> **Records to use**:
--------------------------------
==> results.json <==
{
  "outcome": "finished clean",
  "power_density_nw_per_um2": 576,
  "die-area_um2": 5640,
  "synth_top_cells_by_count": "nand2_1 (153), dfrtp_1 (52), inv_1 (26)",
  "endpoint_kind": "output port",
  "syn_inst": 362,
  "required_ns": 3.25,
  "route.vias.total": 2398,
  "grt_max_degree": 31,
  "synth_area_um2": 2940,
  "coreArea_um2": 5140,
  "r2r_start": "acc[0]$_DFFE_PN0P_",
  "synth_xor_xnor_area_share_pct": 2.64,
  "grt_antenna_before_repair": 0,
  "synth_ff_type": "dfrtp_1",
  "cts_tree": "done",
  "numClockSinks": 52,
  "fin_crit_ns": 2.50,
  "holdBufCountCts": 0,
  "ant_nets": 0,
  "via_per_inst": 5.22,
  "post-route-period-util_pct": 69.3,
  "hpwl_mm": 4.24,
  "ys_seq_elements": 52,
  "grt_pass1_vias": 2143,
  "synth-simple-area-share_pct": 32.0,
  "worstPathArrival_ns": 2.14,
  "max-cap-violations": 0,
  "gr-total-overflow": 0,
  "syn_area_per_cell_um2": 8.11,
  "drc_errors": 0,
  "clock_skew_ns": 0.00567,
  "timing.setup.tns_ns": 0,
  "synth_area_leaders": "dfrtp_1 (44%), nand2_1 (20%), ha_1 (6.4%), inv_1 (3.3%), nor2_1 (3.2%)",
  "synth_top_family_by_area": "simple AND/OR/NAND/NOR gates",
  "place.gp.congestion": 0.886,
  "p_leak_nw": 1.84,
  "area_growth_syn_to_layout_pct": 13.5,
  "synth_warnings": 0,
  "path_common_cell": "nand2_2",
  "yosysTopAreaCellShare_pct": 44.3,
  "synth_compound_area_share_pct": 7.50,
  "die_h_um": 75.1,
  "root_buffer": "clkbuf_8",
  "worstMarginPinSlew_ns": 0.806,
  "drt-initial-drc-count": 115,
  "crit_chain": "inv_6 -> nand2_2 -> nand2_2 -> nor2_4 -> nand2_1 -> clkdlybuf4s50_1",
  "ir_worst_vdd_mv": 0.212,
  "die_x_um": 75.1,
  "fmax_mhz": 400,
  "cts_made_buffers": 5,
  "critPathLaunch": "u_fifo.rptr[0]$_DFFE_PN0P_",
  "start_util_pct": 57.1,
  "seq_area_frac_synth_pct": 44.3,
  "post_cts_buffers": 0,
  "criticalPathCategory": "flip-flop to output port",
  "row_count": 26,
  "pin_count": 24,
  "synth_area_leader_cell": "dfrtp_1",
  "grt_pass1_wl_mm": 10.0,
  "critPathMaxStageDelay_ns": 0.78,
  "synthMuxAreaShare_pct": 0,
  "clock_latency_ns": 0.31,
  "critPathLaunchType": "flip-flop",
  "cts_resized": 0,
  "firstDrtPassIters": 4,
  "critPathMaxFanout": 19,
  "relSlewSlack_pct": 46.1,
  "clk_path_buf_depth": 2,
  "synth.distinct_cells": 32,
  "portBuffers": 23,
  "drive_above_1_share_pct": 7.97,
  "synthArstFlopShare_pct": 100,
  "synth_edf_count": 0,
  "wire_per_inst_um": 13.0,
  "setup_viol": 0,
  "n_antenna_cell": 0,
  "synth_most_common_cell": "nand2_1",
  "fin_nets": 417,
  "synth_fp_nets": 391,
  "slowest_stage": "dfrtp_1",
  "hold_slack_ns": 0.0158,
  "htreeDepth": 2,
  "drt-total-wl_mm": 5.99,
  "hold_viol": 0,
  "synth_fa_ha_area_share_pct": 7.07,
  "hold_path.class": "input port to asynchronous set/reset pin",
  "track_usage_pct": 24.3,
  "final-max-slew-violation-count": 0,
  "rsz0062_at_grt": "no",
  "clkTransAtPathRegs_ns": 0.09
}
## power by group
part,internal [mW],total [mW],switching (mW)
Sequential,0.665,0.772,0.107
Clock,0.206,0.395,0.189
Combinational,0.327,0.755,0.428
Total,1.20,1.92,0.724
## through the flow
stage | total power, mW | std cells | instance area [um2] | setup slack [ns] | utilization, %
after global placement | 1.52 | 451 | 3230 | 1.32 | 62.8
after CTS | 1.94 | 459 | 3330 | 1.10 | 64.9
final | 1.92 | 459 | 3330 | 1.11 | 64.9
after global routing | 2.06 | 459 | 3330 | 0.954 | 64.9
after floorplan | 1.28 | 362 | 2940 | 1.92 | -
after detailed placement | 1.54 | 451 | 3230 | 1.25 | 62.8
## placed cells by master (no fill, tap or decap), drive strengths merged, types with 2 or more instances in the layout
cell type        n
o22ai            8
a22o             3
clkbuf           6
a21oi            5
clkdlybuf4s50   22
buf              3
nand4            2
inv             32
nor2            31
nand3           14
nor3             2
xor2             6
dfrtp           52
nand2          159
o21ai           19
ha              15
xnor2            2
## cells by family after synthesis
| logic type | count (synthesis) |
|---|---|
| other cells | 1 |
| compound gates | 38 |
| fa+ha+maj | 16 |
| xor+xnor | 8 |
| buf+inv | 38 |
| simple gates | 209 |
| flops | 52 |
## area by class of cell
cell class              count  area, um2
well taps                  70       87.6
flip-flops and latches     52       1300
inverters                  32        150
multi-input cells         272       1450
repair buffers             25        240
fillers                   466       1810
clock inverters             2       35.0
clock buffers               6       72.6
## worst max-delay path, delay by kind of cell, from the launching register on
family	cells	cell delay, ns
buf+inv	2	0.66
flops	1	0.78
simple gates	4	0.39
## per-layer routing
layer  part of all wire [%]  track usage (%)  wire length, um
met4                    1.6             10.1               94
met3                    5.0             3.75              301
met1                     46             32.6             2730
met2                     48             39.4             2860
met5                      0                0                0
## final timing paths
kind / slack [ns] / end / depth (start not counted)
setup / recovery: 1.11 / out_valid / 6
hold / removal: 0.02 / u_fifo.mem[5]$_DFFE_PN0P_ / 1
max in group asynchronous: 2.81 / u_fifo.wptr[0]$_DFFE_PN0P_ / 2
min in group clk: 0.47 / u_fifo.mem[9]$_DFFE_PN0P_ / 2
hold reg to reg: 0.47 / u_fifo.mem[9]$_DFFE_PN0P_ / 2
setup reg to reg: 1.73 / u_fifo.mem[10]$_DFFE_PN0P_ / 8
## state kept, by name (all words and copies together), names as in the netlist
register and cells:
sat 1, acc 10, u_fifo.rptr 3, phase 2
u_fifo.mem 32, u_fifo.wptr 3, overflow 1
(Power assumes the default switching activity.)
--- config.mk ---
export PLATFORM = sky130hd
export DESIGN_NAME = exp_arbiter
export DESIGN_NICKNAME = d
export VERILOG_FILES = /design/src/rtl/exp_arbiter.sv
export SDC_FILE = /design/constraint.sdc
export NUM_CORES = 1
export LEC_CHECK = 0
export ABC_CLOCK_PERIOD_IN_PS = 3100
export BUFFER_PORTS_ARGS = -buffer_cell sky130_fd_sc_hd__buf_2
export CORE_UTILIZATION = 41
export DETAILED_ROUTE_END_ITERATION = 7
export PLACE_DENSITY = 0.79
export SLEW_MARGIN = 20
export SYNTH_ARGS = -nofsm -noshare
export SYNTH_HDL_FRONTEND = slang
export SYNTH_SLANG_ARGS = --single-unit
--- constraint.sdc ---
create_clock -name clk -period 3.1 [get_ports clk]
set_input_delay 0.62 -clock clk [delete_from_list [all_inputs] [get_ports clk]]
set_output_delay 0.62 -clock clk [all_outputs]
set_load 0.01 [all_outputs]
--------------------------------
> **Activity**: Output all entries exactly as given above.

> **Solution for this exercise**:
==> results.json <==
{
  "outcome": "finished clean",
  "power_density_nw_per_um2": 576,
  "die-area_um2": 5640,
  "synth_top_cells_by_count": "nand2_1 (153), dfrtp_1 (52), inv_1 (26)",
  "endpoint_kind": "output port",
  "syn_inst": 362,
  "required_ns": 3.25,
  "route.vias.total": 2398,
  "grt_max_degree": 31,
  "synth_area_um2": 2940,
  "coreArea_um2": 5140,
  "r2r_start": "acc[0]$_DFFE_PN0P_",
  "synth_xor_xnor_area_share_pct": 2.64,
  "grt_antenna_before_repair": 0,
  "synth_ff_type": "dfrtp_1",
  "cts_tree": "done",
  "numClockSinks": 52,
  "fin_crit_ns": 2.50,
  "holdBufCountCts": 0,
  "ant_nets": 0,
  "via_per_inst": 5.22,
  "post-route-period-util_pct": 69.3,
  "hpwl_mm": 4.24,
  "ys_seq_elements": 52,
  "grt_pass1_vias": 2143,
  "synth-simple-area-share_pct": 32.0,
  "worstPathArrival_ns": 2.14,
  "max-cap-violations": 0,
  "gr-total-overflow": 0,
  "syn_area_per_cell_um2": 8.11,
  "drc_errors": 0,
  "clock_skew_ns": 0.00567,
  "timing.setup.tns_ns": 0,
  "synth_area_leaders": "dfrtp_1 (44%), nand2_1 (20%), ha_1 (6.4%), inv_1 (3.3%), nor2_1 (3.2%)",
  "synth_top_family_by_area": "simple AND/OR/NAND/NOR gates",
  "place.gp.congestion": 0.886,
  "p_leak_nw": 1.84,
  "area_growth_syn_to_layout_pct": 13.5,
  "synth_warnings": 0,
  "path_common_cell": "nand2_2",
  "yosysTopAreaCellShare_pct": 44.3,
  "synth_compound_area_share_pct": 7.50,
  "die_h_um": 75.1,
  "root_buffer": "clkbuf_8",
  "worstMarginPinSlew_ns": 0.806,
  "drt-initial-drc-count": 115,
  "crit_chain": "inv_6 -> nand2_2 -> nand2_2 -> nor2_4 -> nand2_1 -> clkdlybuf4s50_1",
  "ir_worst_vdd_mv": 0.212,
  "die_x_um": 75.1,
  "fmax_mhz": 400,
  "cts_made_buffers": 5,
  "critPathLaunch": "u_fifo.rptr[0]$_DFFE_PN0P_",
  "start_util_pct": 57.1,
  "seq_area_frac_synth_pct": 44.3,
  "post_cts_buffers": 0,
  "criticalPathCategory": "flip-flop to output port",
  "row_count": 26,
  "pin_count": 24,
  "synth_area_leader_cell": "dfrtp_1",
  "grt_pass1_wl_mm": 10.0,
  "critPathMaxStageDelay_ns": 0.78,
  "synthMuxAreaShare_pct": 0,
  "clock_latency_ns": 0.31,
  "critPathLaunchType": "flip-flop",
  "cts_resized": 0,
  "firstDrtPassIters": 4,
  "critPathMaxFanout": 19,
  "relSlewSlack_pct": 46.1,
  "clk_path_buf_depth": 2,
  "synth.distinct_cells": 32,
  "portBuffers": 23,
  "drive_above_1_share_pct": 7.97,
  "synthArstFlopShare_pct": 100,
  "synth_edf_count": 0,
  "wire_per_inst_um": 13.0,
  "setup_viol": 0,
  "n_antenna_cell": 0,
  "synth_most_common_cell": "nand2_1",
  "fin_nets": 417,
  "synth_fp_nets": 391,
  "slowest_stage": "dfrtp_1",
  "hold_slack_ns": 0.0158,
  "htreeDepth": 2,
  "drt-total-wl_mm": 5.99,
  "hold_viol": 0,
  "synth_fa_ha_area_share_pct": 7.07,
  "hold_path.class": "input port to asynchronous set/reset pin",
  "track_usage_pct": 24.3,
  "final-max-slew-violation-count": 0,
  "rsz0062_at_grt": "no",
  "clkTransAtPathRegs_ns": 0.09
}
## power by group
part,internal [mW],total [mW],switching (mW)
Sequential,0.665,0.772,0.107
Clock,0.206,0.395,0.189
Combinational,0.327,0.755,0.428
Total,1.20,1.92,0.724
## through the flow
stage | total power, mW | std cells | instance area [um2] | setup slack [ns] | utilization, %
after global placement | 1.52 | 451 | 3230 | 1.32 | 62.8
after CTS | 1.94 | 459 | 3330 | 1.10 | 64.9
final | 1.92 | 459 | 3330 | 1.11 | 64.9
after global routing | 2.06 | 459 | 3330 | 0.954 | 64.9
after floorplan | 1.28 | 362 | 2940 | 1.92 | -
after detailed placement | 1.54 | 451 | 3230 | 1.25 | 62.8
## placed cells by master (no fill, tap or decap), drive strengths merged, types with 2 or more instances in the layout
cell type        n
o22ai            8
a22o             3
clkbuf           6
a21oi            5
clkdlybuf4s50   22
buf              3
nand4            2
inv             32
nor2            31
nand3           14
nor3             2
xor2             6
dfrtp           52
nand2          159
o21ai           19
ha              15
xnor2            2
## cells by family after synthesis
| logic type | count (synthesis) |
|---|---|
| other cells | 1 |
| compound gates | 38 |
| fa+ha+maj | 16 |
| xor+xnor | 8 |
| buf+inv | 38 |
| simple gates | 209 |
| flops | 52 |
## area by class of cell
cell class              count  area, um2
well taps                  70       87.6
flip-flops and latches     52       1300
inverters                  32        150
multi-input cells         272       1450
repair buffers             25        240
fillers                   466       1810
clock inverters             2       35.0
clock buffers               6       72.6
## worst max-delay path, delay by kind of cell, from the launching register on
family	cells	cell delay, ns
buf+inv	2	0.66
flops	1	0.78
simple gates	4	0.39
## per-layer routing
layer  part of all wire [%]  track usage (%)  wire length, um
met4                    1.6             10.1               94
met3                    5.0             3.75              301
met1                     46             32.6             2730
met2                     48             39.4             2860
met5                      0                0                0
## final timing paths
kind / slack [ns] / end / depth (start not counted)
setup / recovery: 1.11 / out_valid / 6
hold / removal: 0.02 / u_fifo.mem[5]$_DFFE_PN0P_ / 1
max in group asynchronous: 2.81 / u_fifo.wptr[0]$_DFFE_PN0P_ / 2
min in group clk: 0.47 / u_fifo.mem[9]$_DFFE_PN0P_ / 2
hold reg to reg: 0.47 / u_fifo.mem[9]$_DFFE_PN0P_ / 2
setup reg to reg: 1.73 / u_fifo.mem[10]$_DFFE_PN0P_ / 8
## state kept, by name (all words and copies together), names as in the netlist
register and cells:
sat 1, acc 10, u_fifo.rptr 3, phase 2
u_fifo.mem 32, u_fifo.wptr 3, overflow 1
(Power assumes the default switching activity.)
--- config.mk ---
export PLATFORM = sky130hd
export DESIGN_NAME = exp_arbiter
export DESIGN_NICKNAME = d
export VERILOG_FILES = /design/src/rtl/exp_arbiter.sv
export SDC_FILE = /design/constraint.sdc
export NUM_CORES = 1
export LEC_CHECK = 0
export ABC_CLOCK_PERIOD_IN_PS = 3100
export BUFFER_PORTS_ARGS = -buffer_cell sky130_fd_sc_hd__buf_2
export CORE_UTILIZATION = 41
export DETAILED_ROUTE_END_ITERATION = 7
export PLACE_DENSITY = 0.79
export SLEW_MARGIN = 20
export SYNTH_ARGS = -nofsm -noshare
export SYNTH_HDL_FRONTEND = slang
export SYNTH_SLANG_ARGS = --single-unit
--- constraint.sdc ---
create_clock -name clk -period 3.1 [get_ports clk]
set_input_delay 0.62 -clock clk [delete_from_list [all_inputs] [get_ports clk]]
set_output_delay 0.62 -clock clk [all_outputs]
set_load 0.01 [all_outputs]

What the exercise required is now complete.